Time to fix the roof in Turkey’s economy before rain and storm come

Time to fix the roof in Turkey's economy before rain and storm come

Turkish Economy, Production Sector –

There is a strong possibility that the synchronized growth period all over the world could come to an end soon and the interest rate hikes could accelerate. This would certainly be an unfavorable situation for the world economy and the developing countries, in particular.

Turkey is certainly among such countries quite vulnerable to rapid and frequent changes in financial factors such as foreign exchange rates that have severe negative impacts on import costs, balance of payments and budget deficits, not to forget the triggering effect on inflation. The fact that Turkey’s administration has been coping with major issues in economy (alongside with politics) is no secret and often pronounced by top members in the cabinet, such as Deputy PM SIMSEK.

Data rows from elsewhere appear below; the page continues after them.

[src/rtl/i2c_byte_fifo.sv]
// First-word fall-through FIFO holding {last, data} entries for the sequencer.
module i2c_byte_fifo
  import i2c_seq_pkg::*;
#(
  parameter int DEPTH = 8,
  parameter int WIDTH = ENTRY_W
) (
  input  logic                     clk,
  input  logic                     rst_n,
  input  logic                     push,
  input  logic                     pop,
  input  logic                     flush,
  input  logic [WIDTH-1:0]         din,
  output logic [WIDTH-1:0]         dout,
  output logic                     full,
  output logic                     empty,
  output logic [$clog2(DEPTH):0]   level
);

  localparam int AW = $clog2(DEPTH);
  localparam logic [AW-1:0] PTR_ONE  = 1;
  localparam logic [AW:0]   LVL_ONE  = 1;
  localparam logic [AW:0]   LVL_FULL = (AW+1)'(DEPTH);

  logic [WIDTH-1:0] mem [DEPTH];
  logic [AW-1:0]    wr_ptr;
  logic [AW-1:0]    rd_ptr;
  logic             do_push;
  logic             do_pop;

  assign full    = (level == LVL_FULL);
  assign empty   = (level == '0);
  assign do_push = push & ~full;
  assign do_pop  = pop & ~empty;
  assign dout    = mem[rd_ptr];

  // A flush discards everything, including a push that lands in the same cycle.
  always_ff @(posedge clk or negedge rst_n) begin
    if (!rst_n) begin
      wr_ptr <= '0;
      rd_ptr <= '0;
      level  <= '0;
    end else if (flush) begin
      wr_ptr <= '0;
      rd_ptr <= '0;
      level  <= '0;
    end else begin
      if (do_push) wr_ptr <= wr_ptr + PTR_ONE;
      if (do_pop)  rd_ptr <= rd_ptr + PTR_ONE;
      case ({do_push, do_pop})
        2'b10:   level <= level + LVL_ONE;
        2'b01:   level <= level - LVL_ONE;
        default: level <= level;
      endcase
    end
  end

  always_ff @(posedge clk) begin
    if (do_push && !flush) mem[wr_ptr] <= din;
  end

endmodule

Therefore it is highly recommended by experts that it would be best to grow own capital by taking new partners, going public rather than borrow money, in this risky period. The bitter fact is it could be possible to control expenses but what about if the demand factor to bring revenues for businesses goes weak and there is not much to be done to balance the budgets – a very typical scenario often faced in the past. That is exactly why experts strongly recommend “not to grow” via borrowed money and prefer own sources.

In other words it is time to fix the roof prior to the arrival of rain and storm in economy. This undesired situation has occurred many times in the past giving big harm to establishments with “insufficient safety precautions” taken as due. Therefore it could certainly help to consider the bitter lessons to be taken from the past.